Nicholas Russell, 6th Earl Russell


Nicholas Lyulph Russell, 6th Earl Russell, styled Viscount Amberley between 1987 and 2004, was the elder son of Conrad Russell, 5th Earl Russell and Elizabeth Russell. He succeeded to the Earldom of Russell on his father's death on 14 October 2004.
Like his grandfather, Bertrand Russell, he was an active member of the Campaign for Nuclear Disarmament, from his teenage years until his death. Like his father and grandfather, he was a member of the Labour Party and would be regarded as sitting squarely within its left wing.
By the House of Lords Act 1999, all but 92 hereditary peers were removed from the House of Lords - the abolition of which Russell advocated so he did not sit in the Lords.

Career

Russell was the disability rights campaigner for the Labour Party and was campaigns officer for the Royal National Institute of the Blind. He also trained the Metropolitan Police Service. He was a regional board member of the Co-operative Group and was active in the Co-operative Party, as well as SERA and Transport 2000.
He was also a longstanding national executive member of the Socialist Educational Association.
He was actively involved in Disability Labour and was a former chair of the group.
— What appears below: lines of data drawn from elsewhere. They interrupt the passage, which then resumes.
File: src/rtl/regfile_6809.sv
// regfile_6809: 6809 register file with dual read ports, write/index/PC/exchange/CC update paths and NMI arming
module regfile_6809 (
    input  logic        clk_in,
    input  logic        rst_in,
    input  logic [3:0]  rda_sel,
    input  logic [3:0]  rdb_sel,
    output logic [15:0] rda_out,
    output logic [15:0] rdb_out,
    input  logic        wr_en,
    input  logic [3:0]  wr_sel,
    input  logic [15:0] wr_data,
    input  logic        ccr_we,
    input  logic [7:0]  ccr_in,
    input  logic        idx_en,
    input  logic [1:0]  idx_sel,
    input  logic [1:0]  idx_op,
    input  logic        pc_inc,
    input  logic        pc_ld,
    input  logic [15:0] pc_in,
    input  logic        exg_en,
    input  logic [3:0]  exg_r0,
    input  logic [3:0]  exg_r1,
    output logic [7:0]  cc_out,
    output logic [7:0]  dp_out,
    output logic [15:0] pc_out,
    output logic [15:0] s_out,
    output logic        nmi_armed
);
    logic [7:0]  a_q, a_d, b_q, b_d, cc_q, cc_d, dp_q, dp_d;
    logic [15:0] x_q, x_d, y_q, y_d, u_q, u_d, s_q, s_d, pc_q, pc_d;
    logic        nmi_q, nmi_d, ex;
    logic [15:0] amt;
    logic [15:0] view [16];
    logic        we [3];
    logic [3:0]  ws [3];
    logic [15:0] wv [3];

    function automatic logic [15:0] p16(input logic en, input logic [3:0] sel, input logic [3:0] code,
                                        input logic [15:0] v, input logic [15:0] cur);
        return (en && sel == code) ? v : cur;
    endfunction

    function automatic logic [7:0] p8(input logic en, input logic [3:0] sel, input logic [3:0] code,
                                      input logic [7:0] v, input logic [7:0] cur);
        return (en && sel == code) ? v : cur;
    endfunction

    always_comb begin
        view     = '{default: 16'hFFFF};
        view[0]  = {a_q, b_q};
        view[1]  = x_q;
        view[2]  = y_q;
        view[3]  = u_q;
        view[4]  = s_q;
        view[5]  = pc_q;
        view[8]  = {8'hFF, a_q};
        view[9]  = {8'hFF, b_q};
        view[10] = {8'hFF, cc_q};
        view[11] = {8'hFF, dp_q};
    end

    assign rda_out = view[rda_sel];
    assign rdb_out = view[rdb_sel];

    // Later writers in the list override earlier ones: write port, then exchange halves
    always_comb begin
        ex    = exg_en && exg_r0 != exg_r1;
        we[0] = wr_en;
        ws[0] = wr_sel;
        wv[0] = wr_data;
        we[1] = ex;
        ws[1] = exg_r1;
        wv[1] = view[exg_r0];
        we[2] = ex;
        ws[2] = exg_r0;
        wv[2] = view[exg_r1];
        amt   = idx_op[1] ? {15'h7FFF, ~idx_op[0]} : {14'h0, idx_op[0], ~idx_op[0]};
        x_d   = (idx_en && idx_sel == 2'd0) ? x_q + amt : x_q;
        y_d   = (idx_en && idx_sel == 2'd1) ? y_q + amt : y_q;
        u_d   = (idx_en && idx_sel == 2'd2) ? u_q + amt : u_q;
        s_d   = (idx_en && idx_sel == 2'd3) ? s_q + amt : s_q;
        pc_d  = pc_ld ? pc_in : pc_inc ? pc_q + 16'd1 : pc_q;
        cc_d  = ccr_we ? ccr_in : cc_q;
        a_d   = a_q;
        b_d   = b_q;
        dp_d  = dp_q;
        for (int k = 0; k < 3; k++) begin
            x_d  = p16(we[k], ws[k], 4'd1, wv[k], x_d);
            y_d  = p16(we[k], ws[k], 4'd2, wv[k], y_d);
            u_d  = p16(we[k], ws[k], 4'd3, wv[k], u_d);
            s_d  = p16(we[k], ws[k], 4'd4, wv[k], s_d);
            pc_d = p16(we[k], ws[k], 4'd5, wv[k], pc_d);
            a_d  = p8(we[k], ws[k], 4'd0, wv[k][15:8], p8(we[k], ws[k], 4'd8, wv[k][7:0], a_d));
            b_d  = p8(we[k], ws[k], 4'd0, wv[k][7:0], p8(we[k], ws[k], 4'd9, wv[k][7:0], b_d));
            cc_d = p8(we[k], ws[k], 4'd10, wv[k][7:0], cc_d);
            dp_d = p8(we[k], ws[k], 4'd11, wv[k][7:0], dp_d);
        end
        nmi_d = nmi_q | (wr_en && wr_sel == 4'd4) | (ex && (exg_r0 == 4'd4 || exg_r1 == 4'd4));
    end

    always_ff @(posedge clk_in) begin
        if (rst_in) begin
            a_q   <= 8'h00;
            b_q   <= 8'h00;
            dp_q  <= 8'h00;
            cc_q  <= 8'h50;
            x_q   <= 16'h0000;
            y_q   <= 16'h0000;
            u_q   <= 16'h0000;
            s_q   <= 16'h0000;
            pc_q  <= 16'h0000;
            nmi_q <= 1'b0;
        end else begin
            a_q   <= a_d;
            b_q   <= b_d;
            dp_q  <= dp_d;
            cc_q  <= cc_d;
            x_q   <= x_d;
            y_q   <= y_d;
            u_q   <= u_d;
            s_q   <= s_d;
            pc_q  <= pc_d;
            nmi_q <= nmi_d;
        end
    end

    assign cc_out    = cc_q;
    assign dp_out    = dp_q;
    assign pc_out    = pc_q;
    assign s_out     = s_q;
    assign nmi_armed = nmi_q;
endmodule

File: config.mk
export PLATFORM = sky130hd
export DESIGN_NAME = regfile_6809
export DESIGN_NICKNAME = d
export VERILOG_FILES = /design/src/rtl/regfile_6809.sv
export SDC_FILE = /design/constraint.sdc
export NUM_CORES = 1
export LEC_CHECK = 0
export ABC_AREA = 1
export BUFFER_PORTS_ARGS = -buffer_cell sky130_fd_sc_hd__buf_2
export CORE_MARGIN = 2
export CORE_UTILIZATION = 35
export DETAILED_ROUTE_END_ITERATION = 8
export PLACE_DENSITY = 0.63
export SYNTH_ARGS = -nofsm -noshare
export SYNTH_HDL_FRONTEND = slang
export SYNTH_SLANG_ARGS = --single-unit
File: constraint.sdc
create_clock -name clk_in -period 2.75 [get_ports clk_in]
set_input_delay 0.4125 -clock clk_in [delete_from_list [all_inputs] [get_ports clk_in]]
set_output_delay 0.4125 -clock clk_in [all_outputs]
set_load 0.005 [all_outputs]
==> impl_results.md <==
- Status: finished clean
- Diodes inserted: 0
- Tmin final: between 2 and 2.5 ns
- Multi-input logic area: 0.0118 mm2
- Vias in the first global route: approximately 20000
- Final worst setup slack: around 0.30 ns
- Latest clock arrival within the worst-skew pair: approximately 0.44 ns
- Setup violators final: 0
- CP Capture Type: output port
- Worst-path clk slew: about 0.06 ns
- Slew @ Worst Pin: 1.10 ns
- Initial DRC count: between 3000 and 4000
- H-tree depth: 4
- Setup Fix Bufs, Post-CTS: 0
- Die H: 219 um
- Synthesized instance count: 3098
- Endpoint, Worst Hold: cc_out[4]
- RePlAce Congestion: 1.07
- First-pass GRT wire length: approximately 130000 um
- DP HPWL: ~73000 um
- GRT Overall Usage: 37.6%
- Largest net degree at the start of global routing: 83
- Overall Power: 8.29 mW
- Commonest cells after routing, fill and taps aside: 923 x nand2_1, 363 x inv_1, 330 x o21ai_0, 318 x a21oi_1, 268 x nor2_1
- Slew HR: between 20% and 30%
- Drt wl/cell: 23.7 um
- Syn Area/Cell: between 5 and 6 um2
- Max cap viols: 0
- Buffers on Ports: ~150
- RSZ-0062 raised after global routing: false
- CP startpoint kind: register
- WL final: 93000 um
- DRT Pass-1 Iters: 6
- Die area: 0.0481 mm2
- Antenna viol nets, final: 0
- Static leakage: roughly 9.9 nW
- # DRC: 0
- Maximum clock path buffer count: 2
- Final period util: 89.2%
- Final Hold Viols: 0
- Core ar.: 0.0456 mm2
- Flops & latches, synth: 113
- Fmax: 408 MHz
- Hold buffer count at cts: 0
- Number of I/O pins: 153
- Post-Syn Area: 0.0162 mm2
- Initial antenna violation count: 2
- Max FO, Critical Path: 7
- Post-CTS resize count: 0
- P&R area growth vs syn: 19.4%
- Grt ovf: 0
- Register area: roughly 0.0023 mm2
- Hold Crit Class: in2reg
- Beginning of the critical path: pc_out[12]
- Worst hold slack: 0.326 ns
- Mapped Nets: 3235
- Setup_tns: 0 ns
- CTS buffer count: 17
- R2r setup slk: 0.33 ns
- Post-synth top flop: dfxtp_1
- Type of the worst setup path: reg2out
- Clk_skew: ~0.013 ns
- Number of nets in the layout: 3454
- VDD IR max: 0.415 mV
- Post-synthesis cell type count: 45
- Max Slew Vio Count: 0
- CTS tree: done
- Origin of the critical flop-to-flop path: u_q[1]
- Post-synth EDFFs: 0
- Starting density of the core: 35.6%
- DR vias: 22900
- Slowest CP cell: dfxtp_1
- Hold Path Depth: 3
- DP Worst Slack: -0.0165 ns
- Via density: 5.84
- Clk sinks: about 110
- Reg-to-Reg End: u_q[6]
- Layout cells sized above 1: 13.2%
- Placed cell area: 0.0188 mm2
- CP Cell Sequence: buf_4, nand2_1, o211ai_1, a21oi_1, o21ai_0, buf_2
- Std-Cell Rows: 78
- Pwr/cell area: ~430 mW/mm2
- CTS Root Buffer Type: clkbuf_16
- Commonest non-fill, non-tap cell in the layout: nand2_1
- Syn. warnings: 0
- Design Area, Final: 0.0194 mm2
- Hold path start: rst_in
- Die X: approximately 220 um
- Ys async rst share: 0%
- Sequential area share after synthesis: 13.9%
- Worst reg-to-reg path cell count: 12
- Max stage delay on crit path: between 0.6 and 0.7 ns
- Crit path DAT: 2.04 ns
- Fill cells: 5110
- Critical path required time: between 2 and 2.5 ns
[area by class of cell]
class	instances	share of cell area [%]
clock buffers	22	2.40
clock inverters	10	0.691
inverters	384	7.44
multi-input cells	2439	61.1
flip-flops and latches	113	11.7
well taps	600	3.87
repair buffers	362	12.8
[registers in the layout, summed over array words and instances, names as in the netlist, 16 cells and up]
register  flops
y_q          16
x_q          16
u_q          16
pc_out       16
s_out        16
[cell families after synthesis]
| logic type | Yosys count | synth area share, % |
|---|---|---|
| and+or+nand+nor | 1533 | 39.0 |
| AOI/OAI and AO/OA | 823 | 27.8 |
| buffers and inverters | 546 | 13.1 |
| DFF | 113 | 13.9 |
| adders and majority gates | 65 | 5.20 |
| xor gates and xnor gates | 18 | 0.972 |
[report_power, final]
group          internal [mW]  switching, mW  total, mW
Combinational           1.27           2.53       3.80
Sequential              1.78          0.350       2.13
Clock                   1.47          0.897       2.36
Total                   4.52           3.78       8.29
[through the flow]
stage	cells	util, %
final	3930	42.5
after global routing	3930	42.5
after CTS	3930	42.5
after detailed placement	3898	41.2
after global placement	3898	41.2
after floorplan	3098	-
[worst max-delay path, delay by kind of cell, from the launching register on]
family,cells,cell delay [ns]
AO/OA/AOI/OAI,3,0.42
buffers and inverters,2,0.44
flip-flops,1,0.68
AND/OR/NAND/NOR,1,0.06
[how the worst max path moves through the flow]
stage	to	slack (ns)	depth (start not counted)
final	rda_out[12]	0.30	6
after global routing	y_q[7]	0.17	13
after CTS	rda_out[12]	0.38	6
after global placement	y_q[7]	0.02	13
after detailed placement	y_q[7]	-0.02	13
after floorplan	x_q[7]	0.38	13
[routing by layer]
metal,part of all wire [%],track usage (%),vias to the layer above
li1,-,-,10600
met1,40,51.3,10200
met2,39,52.4,1740
met3,15,11.0,317
met4,6.4,20.7,2
met5,0.014,0,-
[synth_stat cells, types with 2 or more instances]
master,number,area share [%]
o22ai_1,5,0.19
o21ai_0,330,10
inv_2,13,0.30
nand3b_1,14,0.65
buf_4,4,0.19
nor3_2,3,0.19
xnor2_1,6,0.32
or2_2,10,0.39
dfxtp_1,113,14
ha_1,61,4.7
nand4_1,16,0.62
o21bai_1,7,0.32
and2_1,8,0.31
o221ai_1,16,0.86
a22oi_1,31,1.4
nand3_1,241,7.4
o21ai_1,17,0.52
o21a_1,2,0.093
buf_2,44,1.4
clkbuf_1,105,2.4
a21oi_1,318,9.8
nor2_4,2,0.14
o211ai_1,74,3.4
nand3_2,2,0.12
nand2_2,8,0.31
fa_1,4,0.49
clkinv_1,7,0.16
nor2_1,268,6.2
nor2_2,8,0.31
buf_1,6,0.14
xor2_1,12,0.65
nand2_1,923,21
a211oi_1,2,0.093
clkbuf_2,3,0.093
inv_1,364,8.4
a31oi_1,14,0.54
o31ai_1,2,0.093
nor3_1,28,0.86
No activity file was read; power rests on OpenSTA's default activity.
He was Disability Labour's first representative on the Labour Party's National Policy Forum, the National Executive Committee's equalities sub-committee and the Socialist Societies executive.
On 7 May 2010 Russell was elected as Labour councillor for the Cann Hall ward of Waltham Forest London Borough Council, a position he held for a four-year term until May 2014.

Personal life and death

He lived with his fiancée Georgina Farrer in Leytonstone, until his sudden death from a presumed heart attack on 17 August 2014, aged 45. An autopsy later confirmed the cause of death to have been due to a thrombosis.